In this post I wanted to discuss a design pattern for implementing GROUP BY -- HAVING requests, common in data-mining application.
Problem description:
Let’s say we have a fact table with multiple fields, all indexed using bit-vector based inverted lists.
Our goal is to run a query which best to describe in pseudo SQL :
SELECT fact1, count(*) FROM FactsTable
WHERE fact1 > ‘value’ AND fact2 BETWEEN 10 and 100 OR fact 3 = ‘valueX’
GROUP BY fact1
HAVING COUNT(*) > 100
The proposed “query plan” for this type of query is a two step process.
Step 1. Program runs a WHERE clause, retrieving bit-vectors corresponding to various parts of the logical expression (fact1 > ‘value’, fact2 BETWEEN 10 and 100, fact 3 = ‘valueX’). When all vectors are in memory, series of ANDs and Ors gives us the result.

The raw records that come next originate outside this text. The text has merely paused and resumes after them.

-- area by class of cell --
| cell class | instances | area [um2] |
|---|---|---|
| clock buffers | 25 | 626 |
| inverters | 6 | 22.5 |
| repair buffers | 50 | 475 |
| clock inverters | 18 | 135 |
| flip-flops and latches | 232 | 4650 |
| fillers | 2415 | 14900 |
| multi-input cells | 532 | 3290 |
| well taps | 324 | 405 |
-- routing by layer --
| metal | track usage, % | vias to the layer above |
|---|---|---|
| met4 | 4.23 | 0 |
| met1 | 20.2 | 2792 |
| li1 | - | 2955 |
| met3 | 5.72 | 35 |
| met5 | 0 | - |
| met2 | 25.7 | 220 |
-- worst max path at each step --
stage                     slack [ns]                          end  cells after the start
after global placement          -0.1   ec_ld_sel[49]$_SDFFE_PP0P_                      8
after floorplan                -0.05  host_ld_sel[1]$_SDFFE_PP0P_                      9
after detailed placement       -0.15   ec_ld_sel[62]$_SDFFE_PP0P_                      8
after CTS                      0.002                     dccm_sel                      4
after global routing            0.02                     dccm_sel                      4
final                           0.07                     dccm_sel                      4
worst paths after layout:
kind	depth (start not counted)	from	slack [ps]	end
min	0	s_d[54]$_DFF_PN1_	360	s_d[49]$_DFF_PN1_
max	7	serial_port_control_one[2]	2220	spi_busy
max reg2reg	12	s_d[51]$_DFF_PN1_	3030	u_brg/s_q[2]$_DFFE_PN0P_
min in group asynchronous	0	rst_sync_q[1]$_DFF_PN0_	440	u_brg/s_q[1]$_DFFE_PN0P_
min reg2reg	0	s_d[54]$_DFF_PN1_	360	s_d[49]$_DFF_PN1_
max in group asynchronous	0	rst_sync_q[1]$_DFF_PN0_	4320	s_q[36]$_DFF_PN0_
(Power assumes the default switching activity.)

This is a low complexity problem.
Step 2. Program got the bit-vector from Step 1 (Query Bit-Vector).
All we need to do now is to iteratively read all possible bit-vectors corresponding to fact1. Number of vectors here depends on the total number of variants (facts) in the fact1 field (in other words we are looking at fact1 cardinality). It can be quite large, but many intermediate results have a good chance to be filtered out with a HAVING criteria.
To perform GROUP BY – HAVING we propose to execute logical operation AND between the query vector and all fact1 vectors. HAVING is trivial – all you need is to count bits in the AND product vector.

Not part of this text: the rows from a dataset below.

File: config.mk
export PLATFORM = sky130hd
export DESIGN_NAME = fpu_cond_exc
export DESIGN_NICKNAME = d
export VERILOG_FILES = /design/src/fpu_cond_pkg.sv /design/src/fpu_cond_exc.sv
export SDC_FILE = /design/constraint.sdc
export NUM_CORES = 1
export LEC_CHECK = 0
export BUFFER_PORTS_ARGS = -buffer_cell sky130_fd_sc_hd__buf_4
export CAP_MARGIN = 20
export CORE_AREA = 2 2 181 183
export DETAILED_ROUTE_END_ITERATION = 8
export DIE_AREA = 0 0 183 185
export SLEW_MARGIN = 10
export SYNTH_ARGS = -nofsm -noshare
export SYNTH_HDL_FRONTEND = slang
export SYNTH_SLANG_ARGS = --single-unit
File: constraint.sdc
create_clock -name mclk -period 2.49 [get_ports mclk]
set_input_delay 0.1245 -clock mclk [delete_from_list [all_inputs] [get_ports mclk]]
set_output_delay 0.1245 -clock mclk [all_outputs]
set_load 0.02 [all_outputs]
File: src/fpu_cond_pkg.sv
// Constants for the floating-point condition and exception logic
package fpu_cond_pkg;
  // Condition bit positions within fp_condition_bits
  localparam int COND_NEG = 3;
  localparam int COND_ZERO = 2;
  localparam int COND_INF = 1;
  localparam int COND_NAN = 0;
  // Vector numbers
  localparam logic [7:0] VEC_FLINE = 8'h0B;
  localparam logic [7:0] VEC_UNORDERED = 8'h30;
  localparam logic [7:0] VEC_INEXACT = 8'h31;
  localparam logic [7:0] VEC_DIV_ZERO = 8'h32;
  localparam logic [7:0] VEC_UNDERFLOW = 8'h33;
  localparam logic [7:0] VEC_OPERAND_ERR = 8'h34;
  localparam logic [7:0] VEC_OVERFLOW = 8'h35;
  localparam logic [7:0] VEC_SIG_NAN = 8'h36;
  localparam logic [7:0] VEC_UNSUP_TYPE = 8'h37;
  // Frame formats
  localparam logic [3:0] FRAME_FMT_ZERO = 4'h0;
  localparam logic [3:0] FRAME_FMT_TWO = 4'h2;
  localparam logic [7:0] FRAME_WORDS_ZERO = 8'h04;
  // Status word bit positions
  localparam int SW_TRACE_HI = 15;
  localparam int SW_TRACE_LO = 14;
  localparam int SW_SUPER = 13;
  // Instruction word fields
  localparam logic [3:0] FLINE_TOP = 4'hF;
  localparam logic [2:0] FP_COPROC_ID = 3'h1;
  localparam logic [15:0] RESET_WORD = 16'h0000;
  localparam logic [31:0] RESET_LONG = 32'h0000_0000;
  // Unimplemented extension opcode values (bits 6:0 of the command word)
  localparam logic [6:0] OP_INT = 7'h01;
  localparam logic [6:0] OP_SINH = 7'h02;
  localparam logic [6:0] OP_INTRZ = 7'h03;
  localparam logic [6:0] OP_LOGNP1 = 7'h06;
  localparam logic [6:0] OP_ETOXM1 = 7'h08;
  localparam logic [6:0] OP_TANH = 7'h09;
  localparam logic [6:0] OP_ATAN = 7'h0A;
  localparam logic [6:0] OP_ASIN = 7'h0C;
  localparam logic [6:0] OP_ATANH = 7'h0D;
  localparam logic [6:0] OP_SIN = 7'h0E;
  localparam logic [6:0] OP_TAN = 7'h0F;
  localparam logic [6:0] OP_ETOX = 7'h10;
  localparam logic [6:0] OP_TWOTOX = 7'h11;
  localparam logic [6:0] OP_TENTOX = 7'h12;
  localparam logic [6:0] OP_LOGN = 7'h14;
  localparam logic [6:0] OP_LOG10 = 7'h15;
  localparam logic [6:0] OP_LOG2 = 7'h16;
  localparam logic [6:0] OP_COSH = 7'h19;
  localparam logic [6:0] OP_ACOS = 7'h1C;
  localparam logic [6:0] OP_COS = 7'h1D;
  localparam logic [6:0] OP_GETEXP = 7'h1E;
  localparam logic [6:0] OP_GETMAN = 7'h1F;
  localparam logic [6:0] OP_MOD = 7'h21;
  localparam logic [6:0] OP_REM = 7'h25;
  localparam logic [6:0] OP_SCALE = 7'h26;
  localparam logic [3:0] OP_SINCOS_HI = 4'h6;
  localparam logic [2:0] CLASS_CONST_ROM = 3'h2;
  localparam logic [5:0] CONST_ROM_MODE = 6'h17;
endpackage

File: src/fpu_cond_exc.sv
// Floating-point predicate evaluator, vector assignment and F-line exception entry
// Operation
// - GT/OGT: true only if NaN, Z, N clear
// - NGT/ULE: true if NaN, Z or N set
// - GE/OGE: Z set, or NaN and N clear
// - NGE/ULT: NaN, or N with Z clear
// - LT/OLT and complements NLT/UGE
// - LE/OLE and complements NLE/UGT
// - GL/OGL true if NaN, Z clear; complements
// - GLE/OR true if NaN clear; complements
// - F, T, EQ, NE and signaling variants
// - Vector 11 for unimplemented and F-line
// - Vectors 48 through 55 for arithmetic exceptions
// - Top nibble all ones means F-line pattern
// - F-line illegal: vector 11, format zero frame
// - Breakpoint acknowledge ended reports illegal instruction
// - Transcendental and similar operations flagged unimplemented
// - Drain earlier FP work and pending exceptions
// - Operand fetch after earlier reads finished
// - Access error restarts the unimplemented instruction
// - Keep extended operand; unimplemented beats unsupported type
// - Copy status, supervisor, clear trace, format two
// - Saved PC is next instruction; refill first
// - Condition bits from result type only
// - Signaling tests flag NaN, EQ/NE included
`timescale 1ns/10ps
`default_nettype none
module fpu_cond_exc (
  input  wire logic        mclk,
  input  wire logic        rst,
  // Predicate test
  input  wire logic [5:0]  predicate,
  input  wire logic [3:0]  fp_condition_bits,
  output logic             predicate_true,
  output logic             unordered_branch_flag,
  // Result classification
  input  wire logic        result_valid,
  input  wire logic        result_sign,
  input  wire logic        result_zero,
  input  wire logic        result_inf,
  input  wire logic        result_nan,
  output logic [3:0]       next_condition_bits,
  // Arithmetic exception vector lookup, index 0 unordered .. 7 unsupported type
  input  wire logic [2:0]  arith_exc_index,
  output logic [7:0]       arith_vector,
  output logic [9:0]       arith_vector_offset,
  // Instruction issue
  input  wire logic        insn_valid,
  input  wire logic [15:0] insn_word,
  input  wire logic [15:0] insn_ext,
  input  wire logic        insn_native,
  input  wire logic [31:0] next_pc,
  input  wire logic [31:0] calc_ea,
  input  wire logic        needs_mem_operand,
  output logic             insn_hold,
  // Breakpoint acknowledge cycle
  input  wire logic        bkpt_ack_cycle,
  input  wire logic        transfer_ack,
  input  wire logic        transfer_error_ack,
  // Pipeline handshakes
  input  wire logic        fp_pipe_empty,
  input  wire logic        pending_exc,
  input  wire logic        reads_done,
  output logic             operand_fetch_req,
  input  wire logic        operand_fetch_done,
  input  wire logic [79:0] operand_ext,
  input  wire logic        access_error,
  output logic             restart_insn,
  input  wire logic        refill_done,
  // Processor state
  input  wire logic [15:0] processor_status_word,
  output logic [15:0]      new_status_word,
  output logic             status_write,
  // Exception frame
  output logic             exc_start,
  output logic [7:0]       exc_vector,
  output logic [3:0]       frame_format,
  output logic [7:0]       frame_words,
  output logic [15:0]      frame_vector_offset,
  output logic [31:0]      frame_pc,
  output logic [15:0]      frame_status,
  output logic [31:0]      frame_ea,
  output logic             illegal_insn,
  output logic [79:0]      saved_operand,
  output logic             handler_go
);
  ////////////////////////////////////////////////////////////////////////////
  // Predicate evaluation
  logic nan_b;
  logic zero_b;
  logic neg_b;
  logic base_true;
  assign nan_b  = fp_condition_bits[fpu_cond_pkg::COND_NAN];
  assign zero_b = fp_condition_bits[fpu_cond_pkg::COND_ZERO];
  assign neg_b  = fp_condition_bits[fpu_cond_pkg::COND_NEG];

  always_comb begin
    unique case (predicate[3:0])
      4'h0: base_true = 1'b0;
      4'h1: base_true = zero_b;
      4'h2: base_true = !(nan_b | zero_b | neg_b);
      4'h3: base_true = zero_b | !(nan_b | neg_b);
      4'h4: base_true = neg_b & !(nan_b | zero_b);
      4'h5: base_true = zero_b | (neg_b & !nan_b);
      4'h6: base_true = !(nan_b | zero_b);
      4'h7: base_true = !nan_b;
      4'h8: base_true = nan_b;
      4'h9: base_true = nan_b | zero_b;
      4'hA: base_true = nan_b | !(neg_b | zero_b);
      4'hB: base_true = nan_b | zero_b | !neg_b;
      4'hC: base_true = nan_b | (neg_b & !zero_b);
      4'hD: base_true = nan_b | zero_b | neg_b;
      4'hE: base_true = !zero_b;
      default: base_true = 1'b1;
    endcase
  end

  assign predicate_true = base_true & !predicate[5];
  assign unordered_branch_flag = predicate[4] & nan_b & !predicate[5];

  ////////////////////////////////////////////////////////////////////////////
  // Condition bit generation
  // Result type only
  always_comb begin
    next_condition_bits = fp_condition_bits;
    if (result_valid) begin
      next_condition_bits[fpu_cond_pkg::COND_NEG]  = result_sign;
      next_condition_bits[fpu_cond_pkg::COND_NAN]  = result_nan;
      next_condition_bits[fpu_cond_pkg::COND_ZERO] = result_zero & !result_nan;
      next_condition_bits[fpu_cond_pkg::COND_INF]  = result_inf & !result_nan & !result_zero;
    end
  end

  ////////////////////////////////////////////////////////////////////////////
  // Vector table
  // Arithmetic vectors 48..55
  assign arith_vector = fpu_cond_pkg::VEC_UNORDERED + {5'h00, arith_exc_index};
  assign arith_vector_offset = {arith_vector, 2'b00};

  ////////////////////////////////////////////////////////////////////////////
  // Instruction decode
  function automatic logic is_unimpl(input logic [15:0] w, input logic [15:0] e);
    logic [6:0] op;
    logic hit;
    op = e[6:0];
    hit = 1'b0;
    if (w[15:12] == fpu_cond_pkg::FLINE_TOP && w[11:9] == fpu_cond_pkg::FP_COPROC_ID
        && w[8:6] == 3'h0) begin
      if (e[15:13] == fpu_cond_pkg::CLASS_CONST_ROM
          && e[15:10] == fpu_cond_pkg::CONST_ROM_MODE)
        hit = 1'b1;
      else if (!e[15] && !e[13]) begin
        unique case (op)
          fpu_cond_pkg::OP_INT, fpu_cond_pkg::OP_SINH, fpu_cond_pkg::OP_INTRZ,
          fpu_cond_pkg::OP_LOGNP1, fpu_cond_pkg::OP_ETOXM1, fpu_cond_pkg::OP_TANH,
          fpu_cond_pkg::OP_ATAN, fpu_cond_pkg::OP_ASIN, fpu_cond_pkg::OP_ATANH,
          fpu_cond_pkg::OP_SIN, fpu_cond_pkg::OP_TAN, fpu_cond_pkg::OP_ETOX,
          fpu_cond_pkg::OP_TWOTOX, fpu_cond_pkg::OP_TENTOX, fpu_cond_pkg::OP_LOGN,
          fpu_cond_pkg::OP_LOG10, fpu_cond_pkg::OP_LOG2, fpu_cond_pkg::OP_COSH,
          fpu_cond_pkg::OP_ACOS, fpu_cond_pkg::OP_COS, fpu_cond_pkg::OP_GETEXP,
          fpu_cond_pkg::OP_GETMAN, fpu_cond_pkg::OP_MOD, fpu_cond_pkg::OP_REM,
          fpu_cond_pkg::OP_SCALE: hit = 1'b1;
          default: hit = (op[6:3] == fpu_cond_pkg::OP_SINCOS_HI);
        endcase
      end
    end
    return hit;
  endfunction

  logic fline;
  logic unimpl_hit;
  logic illegal_hit;
  assign fline = insn_word[15:12] == fpu_cond_pkg::FLINE_TOP;
  assign unimpl_hit = insn_valid & fline & !insn_native & is_unimpl(insn_word, insn_ext);
  assign illegal_hit = (insn_valid & fline & !insn_native & !is_unimpl(insn_word, insn_ext))
                       | (bkpt_ack_cycle & (transfer_ack | transfer_error_ack));

  ////////////////////////////////////////////////////////////////////////////
  // Exception entry sequencer
  typedef enum logic [5:0] {
    ST_IDLE   = 6'b000001,
    ST_DRAIN  = 6'b000010,
    ST_WAITRD = 6'b000100,
    ST_FETCH  = 6'b001000,
    ST_ENTRY  = 6'b010000,
    ST_REFILL = 6'b100000
  } seq_state_t;

  seq_state_t state;
  logic [15:0] saved_word;
  logic [15:0] saved_ext;
  logic [31:0] saved_pc;
  logic [31:0] saved_ea;
  logic        want_mem;

  always_ff @(posedge mclk) begin
    if (rst) begin
      state <= ST_IDLE;
    end else begin
      unique case (state)
        ST_IDLE: if (unimpl_hit) state <= ST_DRAIN;
        ST_DRAIN: if (fp_pipe_empty && !pending_exc) state <= ST_WAITRD;
        ST_WAITRD: begin
          if (access_error) state <= ST_IDLE;
          else if (reads_done) state <= want_mem ? ST_FETCH : ST_ENTRY;
        end
        ST_FETCH: begin
          if (access_error) state <= ST_IDLE;
          else if (operand_fetch_done) state <= ST_ENTRY;
        end
        ST_ENTRY: state <= ST_REFILL;
        ST_REFILL: if (refill_done) state <= ST_IDLE;
        default: state <= ST_IDLE;
      endcase
    end
  end

  always_ff @(posedge mclk) begin
    if (rst) begin
      saved_word <= fpu_cond_pkg::RESET_WORD;
      saved_ext  <= fpu_cond_pkg::RESET_WORD;
      saved_pc   <= fpu_cond_pkg::RESET_LONG;
      saved_ea   <= fpu_cond_pkg::RESET_LONG;
      want_mem   <= 1'b0;
    end else if (state == ST_IDLE && unimpl_hit) begin
      saved_word <= insn_word;
      saved_ext  <= insn_ext;
      saved_pc   <= next_pc;
      saved_ea   <= calc_ea;
      want_mem   <= needs_mem_operand;
    end
  end

  always_ff @(posedge mclk) begin
    if (rst) saved_operand <= 80'h0;
    else if (state == ST_FETCH && operand_fetch_done && !access_error)
      saved_operand <= operand_ext;
  end

  assign insn_hold = state != ST_IDLE;
  assign operand_fetch_req = state == ST_FETCH;
  assign handler_go = state == ST_REFILL && refill_done;

  // Frame outputs and restart
  always_ff @(posedge mclk) begin
    if (rst) begin
      exc_start           <= 1'b0;
      illegal_insn        <= 1'b0;
      restart_insn        <= 1'b0;
      status_write        <= 1'b0;
      exc_vector          <= 8'h00;
      frame_format        <= 4'h0;
      frame_words         <= 8'h00;
      frame_vector_offset <= fpu_cond_pkg::RESET_WORD;
      frame_pc            <= fpu_cond_pkg::RESET_LONG;
      frame_status        <= fpu_cond_pkg::RESET_WORD;
      frame_ea            <= fpu_cond_pkg::RESET_LONG;
      new_status_word     <= fpu_cond_pkg::RESET_WORD;
    end else begin
      exc_start    <= 1'b0;
      illegal_insn <= 1'b0;
      status_write <= 1'b0;
      restart_insn <= (state == ST_WAITRD || state == ST_FETCH) && access_error;
      if (state == ST_ENTRY) begin
        exc_start           <= 1'b1;
        status_write        <= 1'b1;
        exc_vector          <= fpu_cond_pkg::VEC_FLINE;
        frame_format        <= fpu_cond_pkg::FRAME_FMT_TWO;
        frame_words         <= 8'h00;
        frame_vector_offset <= {fpu_cond_pkg::FRAME_FMT_TWO, 2'b00,
                                fpu_cond_pkg::VEC_FLINE, 2'b00};
        frame_pc            <= saved_pc;
        frame_status        <= processor_status_word;
        frame_ea            <= saved_ea;
        new_status_word     <= processor_status_word;
        new_status_word[fpu_cond_pkg::SW_SUPER]    <= 1'b1;
        new_status_word[fpu_cond_pkg::SW_TRACE_HI] <= 1'b0;
        new_status_word[fpu_cond_pkg::SW_TRACE_LO] <= 1'b0;
      end else if (state == ST_IDLE && illegal_hit) begin
        exc_start           <= 1'b1;
        illegal_insn        <= 1'b1;
        status_write        <= 1'b1;
        exc_vector          <= fpu_cond_pkg::VEC_FLINE;
        frame_format        <= fpu_cond_pkg::FRAME_FMT_ZERO;
        frame_words         <= fpu_cond_pkg::FRAME_WORDS_ZERO;
        frame_vector_offset <= {fpu_cond_pkg::FRAME_FMT_ZERO, 2'b00,
                                fpu_cond_pkg::VEC_FLINE, 2'b00};
        frame_pc            <= next_pc;
        frame_status        <= processor_status_word;
        frame_ea            <= fpu_cond_pkg::RESET_LONG;
        new_status_word     <= processor_status_word;
        new_status_word[fpu_cond_pkg::SW_SUPER]    <= 1'b1;
        new_status_word[fpu_cond_pkg::SW_TRACE_HI] <= 1'b0;
        new_status_word[fpu_cond_pkg::SW_TRACE_LO] <= 1'b0;
      end
    end
  end
endmodule
`default_nettype wire

; Yosys cells after proc, flatten, opt, wreduce, memory -nomap -nowiden
; Index checks and enable logic that the tools add are counted.
[word_totals]
ff_bits = 257
input_bits = 224
output_inout_bits = 243
[classes]
addsub = 1
n_eq_ne = 56
n_mux = 31
bitwise_logic = 25
n_reduce_logical = 34
[op_table]
columns = cell, count
row1 = $mux 32, 4
row2 = $eq 7x5->1 const B, 11
row3 = $mux 14, 4
row4 = $eq 7x4->1 const B, 7
row5 = $mux 6, 7
row6 = $pmux 6 s6, 1
row7 = $eq 4x4->1 const B, 8
row8 = $mux 16, 2
row9 = $reduce_or 25->1, 1
row10 = $eq 7x6->1 const B, 3
row11 = $eq 4x3->1 const B, 5
row12 = $logic_not 1->1, 16
row13 = $pmux 1 s15, 1
row14 = $and 1x1->1, 14
row15 = $eq 7x2->1 const B, 2
row16 = $eq 6x5->1 const B, 2
row17 = $mux 4, 3
row18 = $logic_and 1x1->1, 11
row19 = $or 1x1->1, 11
row20 = $eq 4x2->1 const B, 2
row21 = $add 6x3->7 const A, 1
row22 = $eq 7x1->1 const B, 1
row23 = $eq 7x3->1 const B, 1
row24 = $eq 6x1->1 const B, 1
row25 = 20 further kinds, 28

; Longest topological paths before layout
; Gate-level depths: netlist (run 1).
[logic_depth]
ltp_word = 12
depth_mapped = 9
ltp_nobuf = 7

; Worst setup path before layout (run 1)
; No wires, ideal clock.
[synth_timing]
path_kind = reg-to-reg
start = register state[5]
end = register frame_pc[12]
setup_ns = 0.086
t_arrival_ns = 2.177
t_required_ns = 2.404
slack_ns = 0.227
stages_incl_launch_ff = 10
synth_period_minus_slack_ns = 2.263
path_cell_list = dfxtp_1 or4_4 or2_0 buf_2 a2bb2oi_2 and2_1 buf_6 buf_6 mux2i_1 a211oi_1
[synth_between]
elab_chain_cells = 3
word_cells_on_any_way = 5
classes_between = eq/ne: 2 / mux: 1 / reduce/logical: 2
[synth_lines]
columns = element, line
row1 = start: declaration, fpu_cond_exc.sv:189  ; seq_state_t state;
row2 = start signal: assignment, fpu_cond_exc.sv:205  ; else if (reads_done) state <= want_mem ? ST_FETCH : ST_ENTRY;
row3 = $eq 6x1->1, fpu_cond_exc.sv:279  ; end else if (state == ST_IDLE && illegal_hit) begin
row4 = $logic_and 1x1->1, fpu_cond_exc.sv:279
row5 = $reduce_bool 2->1 (no line), -
row6 = end signal: assignment, fpu_cond_exc.sv:255  ; frame_pc <= fpu_cond_pkg::RESET_LONG;
row7 = end signal: assignment, fpu_cond_exc.sv:272  ; frame_pc <= saved_pc;
row8 = end signal: assignment, fpu_cond_exc.sv:288  ; frame_pc <= next_pc;
row9 = end: declaration, fpu_cond_exc.sv:80  ; output logic [31:0] frame_pc,
; Several ways; a longest one is shown, not always the timed one.
; A chain may end at the register's enable or synchronous reset.

; Worst setup path in the final report (run 1)
[layout_timing]
start = register state[5]
end = register frame_pc[27]
; Same word-level chain as after synthesis.

==> results.sh, run 1 <==
export IMPL_outcome="finished clean"
export IMPL_synth_seq_cells=237
export IMPL_postPlaceCellArea_sq_um=12800
export IMPL_netlist_area_sq_um=9570
export IMPL_core_area_sq_um=32000
export IMPL_clock_sinks=237
export IMPL_seq_area_frac_synth_pct=49.6
export IMPL_slew_viol_final=0
export IMPL_hold_violations=0
export IMPL_p_sw_mw=2.14
export IMPL_reg2reg_from="state[5]$_SDFFE_PP0P_"
export IMPL_r2r_setup_slack_ps=160
export IMPL_diodes=0
export IMPL_cellPowerDensity_nw_per_um2=591
export IMPL_syn_to_final_growth_pct=61.5
export IMPL_antenna_found_initial=0
export IMPL_post_route_period_util_pct=93.6
export IMPL_htreeDepth=1
export IMPL_swShare_pct=23.4
export IMPL_synth_cells=1187
export IMPL_final_setup_tns_ps=0
export IMPL_synthArstFlopShare_pct=0
export IMPL_r2r_end="frame_pc[27]$_SDFFE_PP0P_"
export IMPL_synth_edf_count=0
export IMPL_clkPwrFrac_pct=44.8
export IMPL_critPathSlowestCell="or4_4"
export IMPL_layout_common_cells="429 x buf_4, 340 x nand2_1, 237 x dfxtp_1"
export IMPL_final_nets=1933
export IMPL_cp_data_required_time_ps=2920
export IMPL_drt_initial_drc_count=399
export IMPL_combPwrFrac_pct=12.5
export IMPL_total_power_mw=9.13
export IMPL_seqPwrFrac_pct=42.7
export IMPL_drive_above_1_share_pct=30.6
export IMPL_placed_cells_incl_taps=1919
export IMPL_ys_warn_count=0
export IMPL_globalplace_congestion=0.784
export IMPL_num_vias=9829
export IMPL_drc_errors=0
export IMPL_cts_buffers=27
export IMPL_die_area_sq_um=33900
export IMPL_worstMarginPinSlew_ps=698
export IMPL_hold_class="in -> reg"
export IMPL_fin_crit_ps=2330
export IMPL_wirelength_mm=31.8
export IMPL_die_height_microns=185
export IMPL_initial_utilization_pct=29.9
export IMPL_p_int_mw=6.99
export IMPL_worstRegToRegCells=7
export IMPL_clkLatencyLatePin_ps=520
export IMPL_multiInputGateArea_sq_um=4090
export IMPL_max_vdd_ir_drop_v=0.000434
export IMPL_max_freq_ghz=0.429
export IMPL_path_class="reg -> reg"
export IMPL_globalRouteTotalUtil_pct=17.5
export IMPL_grt_pass1_vias=9385
export IMPL_slew_headroom_pct=53.5
export IMPL_via_per_inst=4.60
export IMPL_synth_avg_cell_area_sq_um=8.06
export IMPL_fillers=2996
export IMPL_cts_root_buf="clkbuf_16"
export IMPL_dr_pass1_iters=5
export IMPL_ant_nets=0
export IMPL_final_cells=2136
export IMPL_die_w_microns=183
export IMPL_leakage_nw=6.42
export IMPL_wl_per_cell_microns=14.9
export IMPL_cts_tree="done"
export IMPL_seq_area_sq_um=4740
export IMPL_rsz0062_at_grt="false"
export IMPL_layout_commonest_cell="buf_4"
export IMPL_crit_chain="or4_4 > nor4_4 > o311ai_1 > and2_4 > buf_12 > mux2i_1 > a211oi_1"
export IMPL_skew_ps=7.20
export IMPL_holdWs_ps=52.4
export IMPL_slowest_delay_ps=590
export IMPL_io_buffers=407
export IMPL_ys_flop_type="dfxtp_1"
export IMPL_clock_path_buffers=3
export IMPL_crit_start="state[5]$_SDFFE_PP0P_"
export IMPL_critPathArrivalTime_ps=2760
export IMPL_hpwl_mm=21.2
export IMPL_crit_end="frame_pc[27]$_SDFFE_PP0P_"
export IMPL_grt_max_degree=107
export IMPL_final_area_sq_um=15500
export IMPL_grt_first_pass_wirelength_mm=48.4
export IMPL_clk_pin_slew_ps=60
export IMPL_critical_path_max_fanout=24
export IMPL_grt_overflow=0
export IMPL_finalSetupViolations=0
export IMPL_worstSetupEndpointType="register"
export IMPL_start_kind="register"
export IMPL_maxCapViolations=0
export IMPL_num_rows=66
export IMPL_synth_cell_type_count=50
export IMPL_ioPinCount=467
## kinds of logic (layout without fill, tap and decap cells)
family / count (synthesis) / after routing / share of synthesized area, %
buffers and inverters: 161 / 663 / 9.71
AO/OA/AOI/OAI: 250 / 250 / 16.4
other: 2 / 41 / 0.0785
flip-flops: 237 / 237 / 49.6
AND/OR/NAND/NOR: 527 / 527 / 23.1
multiplexers: 10 / 10 / 1.07
## per-layer routing
layer / up-vias / track usage, % / part of all wire (%)
li1: 4884 / - / -
met1: 4558 / 20.9 / 42
met2: 343 / 31.6 / 49
met3: 44 / 3.91 / 6.4
met4: 0 / 4.74 / 2.5
met5: - / 0 / 0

Lets look at the pseudo code for this:
LOOP (until we have bit-vectors)
{
bv_file.read(buffer); // read BLOB
bvect* pbv = new bvect(BM_GAP); // GROUP vect
// deserialize BLOB
bm::deserialize(*pbv, buffer);
*pbv &= bv_query; // GROUP BY AND
if (pbv->count() >= 100 )// HAVING
{
// process query results
}
delete pbv;
}
Scalability?
Algorithmic complexity of this approach is directly proportional to number on GROUP BY vectors we have to read , deserialize and AND. The good news is that there is no loop iteration carried dependencies, so this algorithm can be easily parallelized – all deserializations, ANDs and bit-counting can be done in parallel. For dense bit-vectors BitMagic will use vector operations with SSE2, SSE4.2 to use wide-parallel hardware acceleration. So this algorithm is multi-core friendly and should scale well given that IO subsystem is sufficiently capable delivering new the raw data.
On a well balanced system we will be able to utilize a large number of CPUs / Cores and solve this problem fast.